Marked seasonality was observed in the wind resource when the data was stratified across seasons. The pattern across the Caribbean exhibits changes in intensity and spatial location in response to the north-south oscillation of the Equatorial Trough and the North Atlantic High Pressure System. A remarkable drop of almost 2 ms-1 in the seasonal mean wind speeds is seen across the entire Caribbean during the September-October-November (SON) period. The corresponding drop in wind power density is approximately 50 to 250 Wm-2. Most of the Caribbean displayed a similar monthly pattern, with two peaks (maxima) in January-February and June-July, and two minima in September-October and April-May, respectively. In contrast, the Guianas, experienced one broad peak in February and a single minimum in July.

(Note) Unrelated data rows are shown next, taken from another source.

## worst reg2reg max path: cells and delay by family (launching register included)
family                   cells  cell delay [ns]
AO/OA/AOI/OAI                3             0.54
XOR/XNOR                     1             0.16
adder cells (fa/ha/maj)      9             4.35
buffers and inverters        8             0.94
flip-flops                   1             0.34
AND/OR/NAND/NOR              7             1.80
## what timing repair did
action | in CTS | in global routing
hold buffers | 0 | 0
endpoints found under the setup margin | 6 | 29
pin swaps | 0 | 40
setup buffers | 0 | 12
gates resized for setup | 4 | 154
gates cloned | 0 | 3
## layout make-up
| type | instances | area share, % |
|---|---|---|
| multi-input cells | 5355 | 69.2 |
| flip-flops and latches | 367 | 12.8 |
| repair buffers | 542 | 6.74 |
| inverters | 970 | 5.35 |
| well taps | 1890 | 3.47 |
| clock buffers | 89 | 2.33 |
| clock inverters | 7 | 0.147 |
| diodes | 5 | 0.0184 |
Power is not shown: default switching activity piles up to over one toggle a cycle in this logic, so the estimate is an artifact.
`config.mk`:
```
export PLATFORM = sky130hd
export DESIGN_NAME = dma_top
export DESIGN_NICKNAME = d
export VERILOG_FILES = /design/src/design/dma_pkg.sv /design/src/design/dma_top.sv /design/src/design/dma_ctrl.sv /design/src/design/dma_port_engine.sv /design/src/design/sg_queue.sv
export SDC_FILE = /design/constraint.sdc
export NUM_CORES = 1
export LEC_CHECK = 0
export BUFFER_PORTS_ARGS = -buffer_cell sky130_fd_sc_hd__buf_4
export CORE_MARGIN = 3
export CORE_UTILIZATION = 50
export CTS_BUF_LIST = sky130_fd_sc_hd__clkbuf_4 sky130_fd_sc_hd__clkbuf_8
export DETAILED_ROUTE_END_ITERATION = 10
export GPL_ROUTABILITY_DRIVEN = 0
export HOLD_SLACK_MARGIN = 0.15
export PLACE_DENSITY = 0.69
export REMOVE_ABC_BUFFERS = 1
export SLEW_MARGIN = 10
export SYNTH_ARGS = -nofsm -noshare
export SYNTH_HDL_FRONTEND = slang
export SYNTH_SLANG_ARGS = --single-unit
```
`constraint.sdc`:
```
create_clock -name clk -period 4.39 [get_ports clk]
set_clock_uncertainty 0.05 [all_clocks]
set_input_delay 0.6585 -clock clk [delete_from_list [all_inputs] [get_ports clk]]
set_output_delay 0.6585 -clock clk [all_outputs]
set_load 0.1 [all_outputs]
```
File: src/rtl/float_pkg.sv
/*
 * Shared definitions for the 16-bit float accumulate unit.
 * Holds the format widths, the float word views and the host command layout.
 */
`default_nettype none

package float_pkg;

    // format widths
    localparam int float_width      = 16;
    localparam int float_exp_width  = 5;
    localparam int float_mant_width = 10;

    // left-shift count for normalization, covers 0 to float_mant_width
    localparam int norm_shift_width = 4;

    // decoded view of a float word
    typedef struct packed {
        logic                        sign;
        logic [float_exp_width-1:0]  exp;
        logic [float_mant_width-1:0] mant;
    } float_fields_t;

    // one word seen either as raw bits or as its fields
    typedef union packed {
        logic [float_width-1:0] bits;
        float_fields_t          fields;
    } float_word_t;

    // host opcodes
    typedef enum logic {
        op_load = 1'b0,
        op_add  = 1'b1
    } accum_op_t;

    // one host command
    typedef struct packed {
        accum_op_t   op;
        float_word_t operand;
    } accum_cmd_t;

    // working mantissa, spare bit, carry bit, implicit one, stored bits
    typedef logic [float_mant_width+2:0] wide_mant_t;

endpackage

`default_nettype wire

File: src/rtl/float_accum_ctrl.sv
/*
 * Host-side controller for the float accumulator.
 * Runs the four-phase host handshake, holds the accumulator and sends adds
 * to the adder with a one-cycle request pulse.
 */
`timescale 1ns/100ps
`default_nettype none

module float_accum_ctrl (
    input  wire  clk,
    input  wire  rst,
    input  wire  req,
    input  wire  float_pkg::accum_cmd_t  cmd,
    output logic ack,
    output float_pkg::float_word_t       result,
    output logic add_req,
    output float_pkg::float_word_t       add_a,
    output float_pkg::float_word_t       add_b,
    input  wire  add_ack,
    input  wire  float_pkg::float_word_t add_sum
);

    typedef enum logic [1:0] {
        st_wait_req,
        st_issue,
        st_wait_add,
        st_hold_ack
    } state_t;

    state_t                 state;
    float_pkg::accum_cmd_t  cmd_r;
    float_pkg::float_word_t acc;

    // new command only once the previous ack has dropped
    logic take_cmd;
    assign take_cmd = (state == st_wait_req) && req && !ack;

    // command captured once per transaction
    always_ff @(posedge clk) begin
        if (take_cmd) begin
            cmd_r <= cmd;
        end
    end

    always_ff @(posedge clk or negedge rst) begin
        if (!rst) begin
            state   <= st_wait_req;
            ack     <= 1'b0;
            add_req <= 1'b0;
            acc     <= '0;
        end else begin
            // request is a single-cycle pulse
            add_req <= 1'b0;
            case (state)
                st_wait_req: begin
                    if (take_cmd) begin
                        state <= st_issue;
                    end
                end
                st_issue: begin
                    if (cmd_r.op == float_pkg::op_load) begin
                        acc   <= cmd_r.operand;
                        ack   <= 1'b1;
                        state <= st_hold_ack;
                    end else begin
                        add_req <= 1'b1;
                        state   <= st_wait_add;
                    end
                end
                st_wait_add: begin
                    if (add_ack) begin
                        acc   <= add_sum;
                        ack   <= 1'b1;
                        state <= st_hold_ack;
                    end
                end
                st_hold_ack: begin
                    // host drops req, then ack follows one edge later
                    if (!req) begin
                        ack   <= 1'b0;
                        state <= st_wait_req;
                    end
                end
                default: begin
                    state <= st_wait_req;
                end
            endcase
        end
    end

    // accumulator is frozen while ack is high
    assign result = acc;
    assign add_a  = acc;
    assign add_b  = cmd_r.operand;

endmodule

`default_nettype wire

File: src/rtl/float_accum_top.sv
/*
 * Top level of the float accumulate unit.
 * Joins the host controller to the multicycle adder.
 */
`timescale 1ns/100ps
`default_nettype none

module float_accum_top (
    input  wire  clk,
    input  wire  rst,
    input  wire  req,
    input  wire  float_pkg::accum_cmd_t cmd,
    output logic ack,
    output float_pkg::float_word_t      result
);

    // controller to adder
    logic                   add_req;
    float_pkg::float_word_t add_a;
    float_pkg::float_word_t add_b;

    // adder back to controller
    logic                   add_ack;
    float_pkg::float_word_t add_sum;

    float_accum_ctrl u_ctrl (
        .clk     (clk),
        .rst     (rst),
        .req     (req),
        .cmd     (cmd),
        .ack     (ack),
        .result  (result),
        .add_req (add_req),
        .add_a   (add_a),
        .add_b   (add_b),
        .add_ack (add_ack),
        .add_sum (add_sum)
    );

    // accumulator goes in as a, operand as b
    float_add_pipeline u_adder (
        .clk (clk),
        .rst (rst),
        .req (add_req),
        .a   (add_a),
        .b   (add_b),
        .sum (add_sum),
        .ack (add_ack)
    );

endmodule

`default_nettype wire

File: src/rtl/float_add_pipeline.sv
/*
 * Multicycle float adder with a pulse handshake.
 * A one-cycle req starts an add; sum and a one-cycle ack are registered two
 * edges after the edge that takes req, and sum reads zero at every other time.
 */
`timescale 1ns/100ps
`default_nettype none

module float_add_pipeline (
    input  wire  clk,
    input  wire  rst,
    input  wire  req,
    input  wire  float_pkg::float_word_t a,
    input  wire  float_pkg::float_word_t b,
    output float_pkg::float_word_t       sum,
    output logic ack
);

    typedef enum logic [1:0] {
        st_idle,
        st_combine,
        st_normalize
    } state_t;

    state_t state;
    state_t n_state;

    // aligned operands
    logic                                  a_sign;
    logic                                  b_sign;
    float_pkg::wide_mant_t                 a_mant;
    float_pkg::wide_mant_t                 b_mant;
    logic [float_pkg::float_exp_width-1:0] exp_r;

    // combined result before normalization
    logic                                  new_sign;
    float_pkg::wide_mant_t                 new_mant;

    logic                                  n_a_sign;
    logic                                  n_b_sign;
    float_pkg::wide_mant_t                 n_a_mant;
    float_pkg::wide_mant_t                 n_b_mant;
    logic [float_pkg::float_exp_width-1:0] n_exp;
    logic                                  n_new_sign;
    float_pkg::wide_mant_t                 n_new_mant;
    float_pkg::float_word_t                n_sum;
    logic                                  n_ack;

    // normalizer output
    float_pkg::wide_mant_t                 norm_mant;
    logic [float_pkg::float_exp_width-1:0] norm_exp;

    float_normalize u_normalize (
        .mant_in  (new_mant),
        .exp_in   (exp_r),
        .mant_out (norm_mant),
        .exp_out  (norm_exp)
    );

    always_comb begin
        n_state    = state;
        n_a_sign   = a_sign;
        n_b_sign   = b_sign;
        n_a_mant   = a_mant;
        n_b_mant   = b_mant;
        n_exp      = exp_r;
        n_new_sign = new_sign;
        n_new_mant = new_mant;
        n_sum      = '0;
        n_ack      = 1'b0;

        case (state)
            st_idle: begin
                if (req) begin
                    // implicit one is always set even for a zero exponent
                    n_a_sign = a.fields.sign;
                    n_b_sign = b.fields.sign;
                    n_a_mant = {3'b001, a.fields.mant};
                    n_b_mant = {3'b001, b.fields.mant};
                    // align the smaller exponent
                    // shifted-out bits are lost
                    if (a.fields.exp > b.fields.exp) begin
                        n_exp    = a.fields.exp;
                        n_b_mant = n_b_mant >> (a.fields.exp - b.fields.exp);
                    end else begin
                        n_exp    = b.fields.exp;
                        n_a_mant = n_a_mant >> (b.fields.exp - a.fields.exp);
                    end
                    n_state = st_combine;
                end
            end
            st_combine: begin
                if (a_sign != b_sign) begin
                    // larger magnitude keeps its sign
                    // a tie goes to b
                    if (a_mant > b_mant) begin
                        n_new_mant = a_mant - b_mant;
                        n_new_sign = a_sign;
                    end else begin
                        n_new_mant = b_mant - a_mant;
                        n_new_sign = b_sign;
                    end
                end else begin
                    n_new_mant = a_mant + b_mant;
                    n_new_sign = a_sign;
                end
                n_state = st_normalize;
            end
            st_normalize: begin
                // a zero result never carries a sign
                n_sum.fields.sign = (norm_mant == '0) ? 1'b0 : new_sign;
                n_sum.fields.exp  = norm_exp;
                n_sum.fields.mant = norm_mant[float_pkg::float_mant_width-1:0];
                n_ack             = 1'b1;
                n_state           = st_idle;
            end
            default: begin
                n_state = st_idle;
            end
        endcase
    end

    always_ff @(posedge clk or negedge rst) begin
        if (!rst) begin
            state    <= st_idle;
            sum      <= '0;
            ack      <= 1'b0;
            a_sign   <= 1'b0;
            b_sign   <= 1'b0;
            a_mant   <= '0;
            b_mant   <= '0;
            exp_r    <= '0;
            new_sign <= 1'b0;
            new_mant <= '0;
        end else begin
            state    <= n_state;
            sum      <= n_sum;
            ack      <= n_ack;
            a_sign   <= n_a_sign;
            b_sign   <= n_b_sign;
            a_mant   <= n_a_mant;
            b_mant   <= n_b_mant;
            exp_r    <= n_exp;
            new_sign <= n_new_sign;
            new_mant <= n_new_mant;
        end
    end

endmodule

`default_nettype wire

File: src/rtl/float_normalize.sv
/*
 * Combinational normalizer for a raw sum mantissa.
 * Folds a carry back, clears a zero result and moves the leading one to the
 * implicit position, adjusting the exponent to match.
 */
`timescale 1ns/100ps
`default_nettype none

module float_normalize (
    input  wire  float_pkg::wide_mant_t                 mant_in,
    input  wire  [float_pkg::float_exp_width-1:0]       exp_in,
    output float_pkg::wide_mant_t                       mant_out,
    output logic [float_pkg::float_exp_width-1:0]       exp_out
);

    // zero padding to widen the shift count to exponent width
    localparam int pad_width = float_pkg::float_exp_width - float_pkg::norm_shift_width;

    always_comb begin
        float_pkg::wide_mant_t                   m;
        logic [float_pkg::float_exp_width-1:0]   e;
        logic [float_pkg::norm_shift_width-1:0]  shift;

        m     = mant_in;
        e     = exp_in;
        shift = '0;

        // carry out of the implicit position
        // shift right once and bump the exponent
        if (m[float_pkg::float_mant_width+1]) begin
            m = m >> 1;
            e = e + 1'b1;
        end

        if (m == '0) begin
            // exact cancellation gives the all-zero word
            e = '0;
        end else begin
            // scan from the largest shift down
            // so the highest set bit wins last
            for (int i = float_pkg::float_mant_width; i >= 0; i--) begin
                if (m[float_pkg::float_mant_width - i]) begin
                    shift = i[float_pkg::norm_shift_width-1:0];
                end
            end
            // leading one lands on the implicit bit
            m = m << shift;
            e = e - {{pad_width{1'b0}}, shift};
        end

        mant_out = m;
        exp_out  = e;
    end

endmodule

`default_nettype wire
### src/glay_mem_pkg.sv
// Vertex property store package with memory geometry, vector types and port structs
package glay_mem_pkg;

	// ------------------------------------------------------------
	// Memory geometry
	// ------------------------------------------------------------

	// One vertex property word
	localparam int DATA_W      = 32;
	// Width of one write lane
	localparam int BYTE_W      = 8;
	// Byte lanes per word
	localparam int NUM_LANES   = DATA_W / BYTE_W;
	// Logical word address, 2048 words
	localparam int ADDR_W      = 11;
	localparam int MEM_DEPTH   = 2 ** ADDR_W;
	// Words held by one physical RAM block
	localparam int BLOCK_DEPTH = 1024;

	// ------------------------------------------------------------
	// Vector types
	// ------------------------------------------------------------

	typedef logic [DATA_W-1:0]    data_t;
	typedef logic [ADDR_W-1:0]    addr_t;
	typedef logic [NUM_LANES-1:0] lane_t;

	// ------------------------------------------------------------
	// Port structs
	// ------------------------------------------------------------

	// Request into the store
	// we all zero means read
	typedef struct packed {
		logic  en;
		lane_t we;
		addr_t addr;
		data_t din;
	} mem_req_t;

	// Response out of the store
	// data is zero unless valid
	typedef struct packed {
		logic  valid;
		data_t data;
	} mem_rsp_t;

endpackage : glay_mem_pkg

EOF analysis was also performed on the dataset to investigate temporal and spatial patterns in the wind resource. The first mode showed in phase variability across the Caribbean and accounted for 82.7%, 80.6%, 78.1% and 79.7% of the total variance for December-January-February (DJF), March-April-May (MAM), June-July-August (JJA), and SON respectively, an indication that the patterns are governed by well-defined physical processes. The principal components for all four seasonal patterns for the first modes show an increase in the wind speed amplitude from the year 2000 onwards, compared to previous years. The total variance explained by the second modes is small (~3%) and changed very little across seasons. Unlike the first modes that showed in-phase oscillation, the second modes depicted out-of-phase oscillation (opposite sign). For JJA and SON, between the Caribbean south of 240 N and the Atlantic north of 240 N; between the Atlantic north of 300 N and south of 300 N for MAM; between the Caribbean Sea and Atlantic between 150 N and 300 N for DJF.
Correlation analysis was carried out to characterize the nature of the relationships between the EOF spatial patterns of the wind resource and the major large-scale climate controls. The analysis suggested that the wind resource across the Caribbean is modulated by three major controls: El Nino and La Nina, the North Atlantic Oscillation (NAO) and a newly identified Tropical North Atlantic Oscillation. The results indicate that significant correlations with the NAO have very little spatial spread and therefore a meaningful conclusion about the validity of this teleconnection could not be established. The teleconnection signal associated with El Nino and La Nina was also not strong, with the exception of the MAM season which showed significant spatial spread. The strongest teleconnection signal is associated with the oscillation of Sea Level Pressure (SLP). An oscillation index was created using the difference between standardized SLP anomalies between the North Atlantic High Pressure and the Equatorial Trough. The amplitude of the oscillation varies between +2.5 and -2.75. These correlation results suggest that the wind resource across the Caribbean is largely modulated by the variability in SLP oscillations across the seasons. A dipole pattern was observed during the DJF season. The patterns exhibited for MAM and JJA were opposite to the pattern in SON.